According to the Guardian and the Washington Post, the United States National Security Agency has obtained direct access to the systems of Internet titans such as Google, Facebook and Apple. Code-named PRISM, the program instigates a tumbling tsunami of personal information, including e-mails, voice chats, photos, files transfers, video conferences and online social networking details. George W. Bush’s warrantless surveillance program was vanquished in 2007 by media exposure and lawsuits, and PRISM rose from the Protect America Act 2007 and the FISA Amendments Act 2008. These Acts immunised private companies who willingly co-operated with intelligence collection by the NSA. The Washington Post claims that Microsoft was the first large company to volunteer information for this new program. A court order required Verizon to submit the transactional details of all telephone calls on an “on-going, daily basis”. Previously, the agency had to demonstrate reasonable suspicion that particular targets were connected with terrorism or espionage, but are now only periodically checked that warrantless data collection is minimised.

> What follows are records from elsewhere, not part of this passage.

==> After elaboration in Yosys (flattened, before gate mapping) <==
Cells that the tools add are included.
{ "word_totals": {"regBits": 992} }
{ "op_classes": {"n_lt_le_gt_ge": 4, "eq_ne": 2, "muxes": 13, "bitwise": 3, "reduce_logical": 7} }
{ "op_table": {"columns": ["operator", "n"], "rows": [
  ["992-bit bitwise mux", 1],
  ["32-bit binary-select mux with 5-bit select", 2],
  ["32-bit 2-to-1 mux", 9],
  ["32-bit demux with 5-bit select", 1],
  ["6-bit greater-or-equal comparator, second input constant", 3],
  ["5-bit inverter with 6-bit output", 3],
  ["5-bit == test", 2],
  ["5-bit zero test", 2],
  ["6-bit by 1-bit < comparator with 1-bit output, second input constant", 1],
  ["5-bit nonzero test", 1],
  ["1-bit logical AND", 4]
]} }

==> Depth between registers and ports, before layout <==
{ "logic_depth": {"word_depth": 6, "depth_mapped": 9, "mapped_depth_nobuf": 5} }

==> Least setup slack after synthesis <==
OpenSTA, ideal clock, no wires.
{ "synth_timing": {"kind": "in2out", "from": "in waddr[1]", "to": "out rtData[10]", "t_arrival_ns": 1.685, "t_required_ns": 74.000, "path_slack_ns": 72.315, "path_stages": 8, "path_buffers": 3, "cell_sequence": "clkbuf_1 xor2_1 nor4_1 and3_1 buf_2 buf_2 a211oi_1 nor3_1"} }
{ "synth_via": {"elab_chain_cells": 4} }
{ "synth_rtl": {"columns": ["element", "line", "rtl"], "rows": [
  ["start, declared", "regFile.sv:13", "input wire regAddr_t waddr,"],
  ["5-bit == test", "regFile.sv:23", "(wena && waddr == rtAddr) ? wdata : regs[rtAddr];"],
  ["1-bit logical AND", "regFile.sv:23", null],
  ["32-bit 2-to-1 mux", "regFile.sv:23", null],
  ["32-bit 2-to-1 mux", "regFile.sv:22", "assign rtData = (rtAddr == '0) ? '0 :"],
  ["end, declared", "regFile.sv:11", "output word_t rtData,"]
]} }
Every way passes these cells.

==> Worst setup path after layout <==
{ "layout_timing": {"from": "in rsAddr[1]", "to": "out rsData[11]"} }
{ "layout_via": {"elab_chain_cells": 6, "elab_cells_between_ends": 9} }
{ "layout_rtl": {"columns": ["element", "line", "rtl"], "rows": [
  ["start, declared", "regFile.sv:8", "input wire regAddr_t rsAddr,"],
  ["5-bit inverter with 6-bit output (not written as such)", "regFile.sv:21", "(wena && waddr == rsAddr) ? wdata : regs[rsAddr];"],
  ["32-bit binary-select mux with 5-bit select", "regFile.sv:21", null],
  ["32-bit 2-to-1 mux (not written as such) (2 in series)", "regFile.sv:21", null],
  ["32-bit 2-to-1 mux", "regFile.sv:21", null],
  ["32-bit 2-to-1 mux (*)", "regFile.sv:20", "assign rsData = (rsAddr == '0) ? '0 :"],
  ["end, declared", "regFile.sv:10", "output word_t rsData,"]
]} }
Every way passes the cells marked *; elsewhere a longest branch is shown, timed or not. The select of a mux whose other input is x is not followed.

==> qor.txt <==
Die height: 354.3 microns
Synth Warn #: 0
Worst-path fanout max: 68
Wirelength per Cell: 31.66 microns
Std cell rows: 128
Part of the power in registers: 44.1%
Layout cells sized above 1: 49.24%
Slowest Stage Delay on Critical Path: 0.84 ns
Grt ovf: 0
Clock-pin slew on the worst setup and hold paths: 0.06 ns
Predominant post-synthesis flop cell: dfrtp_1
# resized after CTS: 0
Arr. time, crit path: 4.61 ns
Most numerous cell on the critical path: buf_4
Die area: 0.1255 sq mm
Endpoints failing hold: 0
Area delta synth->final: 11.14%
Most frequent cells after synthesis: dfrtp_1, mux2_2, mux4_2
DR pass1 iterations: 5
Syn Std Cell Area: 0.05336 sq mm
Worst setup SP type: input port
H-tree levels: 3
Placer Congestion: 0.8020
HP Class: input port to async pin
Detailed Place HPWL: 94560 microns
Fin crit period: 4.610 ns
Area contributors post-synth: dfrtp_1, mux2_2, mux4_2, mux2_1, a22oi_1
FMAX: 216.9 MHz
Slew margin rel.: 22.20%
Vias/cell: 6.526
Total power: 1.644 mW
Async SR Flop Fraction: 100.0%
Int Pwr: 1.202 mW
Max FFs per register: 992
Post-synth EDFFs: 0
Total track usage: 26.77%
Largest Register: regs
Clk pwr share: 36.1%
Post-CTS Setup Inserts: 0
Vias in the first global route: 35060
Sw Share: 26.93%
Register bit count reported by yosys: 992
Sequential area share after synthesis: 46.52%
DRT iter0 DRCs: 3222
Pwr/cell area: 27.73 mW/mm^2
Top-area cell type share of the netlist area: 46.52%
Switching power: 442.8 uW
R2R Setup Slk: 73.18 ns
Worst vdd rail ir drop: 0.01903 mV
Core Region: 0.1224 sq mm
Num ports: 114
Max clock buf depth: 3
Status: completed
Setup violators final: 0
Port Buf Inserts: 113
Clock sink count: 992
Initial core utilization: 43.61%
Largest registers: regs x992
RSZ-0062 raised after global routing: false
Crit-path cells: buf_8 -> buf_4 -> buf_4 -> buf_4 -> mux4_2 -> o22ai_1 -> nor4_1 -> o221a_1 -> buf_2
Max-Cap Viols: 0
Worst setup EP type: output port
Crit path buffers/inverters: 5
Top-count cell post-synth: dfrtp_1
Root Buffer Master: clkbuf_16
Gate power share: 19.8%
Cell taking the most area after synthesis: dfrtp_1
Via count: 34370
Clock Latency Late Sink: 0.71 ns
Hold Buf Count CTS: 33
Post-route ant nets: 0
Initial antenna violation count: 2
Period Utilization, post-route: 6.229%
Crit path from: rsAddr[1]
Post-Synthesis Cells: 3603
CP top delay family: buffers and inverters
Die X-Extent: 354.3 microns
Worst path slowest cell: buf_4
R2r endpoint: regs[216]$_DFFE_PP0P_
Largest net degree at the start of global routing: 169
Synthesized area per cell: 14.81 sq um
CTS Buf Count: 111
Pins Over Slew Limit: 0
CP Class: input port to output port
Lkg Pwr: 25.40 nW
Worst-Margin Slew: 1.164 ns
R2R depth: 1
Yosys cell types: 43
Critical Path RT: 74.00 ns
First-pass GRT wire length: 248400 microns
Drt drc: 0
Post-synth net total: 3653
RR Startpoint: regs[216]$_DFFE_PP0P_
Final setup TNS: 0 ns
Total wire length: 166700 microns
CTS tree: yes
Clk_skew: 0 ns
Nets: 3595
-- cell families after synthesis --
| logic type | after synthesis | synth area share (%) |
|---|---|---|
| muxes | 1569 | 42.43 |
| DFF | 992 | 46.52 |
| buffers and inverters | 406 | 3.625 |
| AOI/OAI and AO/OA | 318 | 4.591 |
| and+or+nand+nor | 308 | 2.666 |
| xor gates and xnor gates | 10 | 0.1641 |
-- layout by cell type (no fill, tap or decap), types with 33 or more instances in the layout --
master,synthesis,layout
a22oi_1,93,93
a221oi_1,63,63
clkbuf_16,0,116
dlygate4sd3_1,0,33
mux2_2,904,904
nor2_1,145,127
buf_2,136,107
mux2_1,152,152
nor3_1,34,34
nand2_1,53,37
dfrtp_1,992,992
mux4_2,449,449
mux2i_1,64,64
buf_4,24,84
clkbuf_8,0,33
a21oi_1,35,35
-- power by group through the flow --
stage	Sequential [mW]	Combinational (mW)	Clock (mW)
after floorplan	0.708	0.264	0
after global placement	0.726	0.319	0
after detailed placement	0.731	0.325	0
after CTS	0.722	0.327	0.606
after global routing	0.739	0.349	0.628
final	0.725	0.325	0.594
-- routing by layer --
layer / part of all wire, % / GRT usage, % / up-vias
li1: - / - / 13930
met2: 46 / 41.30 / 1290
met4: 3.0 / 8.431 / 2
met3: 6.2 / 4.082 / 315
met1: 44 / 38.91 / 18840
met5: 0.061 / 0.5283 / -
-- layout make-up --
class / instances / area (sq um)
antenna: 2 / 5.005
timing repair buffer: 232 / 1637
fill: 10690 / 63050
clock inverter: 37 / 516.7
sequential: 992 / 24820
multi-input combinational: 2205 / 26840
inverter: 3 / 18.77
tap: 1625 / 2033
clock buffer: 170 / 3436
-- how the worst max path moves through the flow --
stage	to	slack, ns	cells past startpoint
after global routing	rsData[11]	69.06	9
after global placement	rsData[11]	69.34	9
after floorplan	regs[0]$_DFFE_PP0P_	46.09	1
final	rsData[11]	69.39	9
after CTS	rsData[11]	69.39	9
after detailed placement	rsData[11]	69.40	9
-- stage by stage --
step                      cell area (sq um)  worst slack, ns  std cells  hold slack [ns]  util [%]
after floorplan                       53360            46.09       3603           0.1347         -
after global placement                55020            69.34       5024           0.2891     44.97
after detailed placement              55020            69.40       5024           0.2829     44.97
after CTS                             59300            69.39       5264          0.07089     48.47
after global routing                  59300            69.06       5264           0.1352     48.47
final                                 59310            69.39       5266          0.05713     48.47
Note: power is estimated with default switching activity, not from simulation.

All seven companies named in the PRISM documents have issued potent denials of any involvement. Facebook CEO Mark Zuckerberg decried the “outrageous press reports”, and Google CEO Larry Page has stated that “we have not joined any program that would give the US government – or any other government – direct access to our servers”. Verizon and AT&T simply said: “We have no comment.”
GCHQ, which works in concert with MI5 and MI6, may have access to PRISM’s data stores. The British debate around security, privacy and liberty was focussed upon the resurrected Communications Data Bill: originally slain by Deputy Prime Minister Nick Clegg and the Liberal Democrats, it retains broad support in the two largest parties – Conservatives and Labour. That Bill necessitates collection of transactional data, but not the message’s content. The two newspapers allege PRISM does collect communication content, which if true, means any GCHQ participation would pierce present authorisations by Parliament.
The right of the people to be secure in their persons, houses, papers, and effects, against unreasonable searches and seizures, shall not be violated, and no Warrants shall issue, but upon probable cause, supported by Oath or affirmation, and particularly describing the place to be searched, and the persons or things to be seized.
The United States form of governance is an aspiration – but it is one being sorely unattained.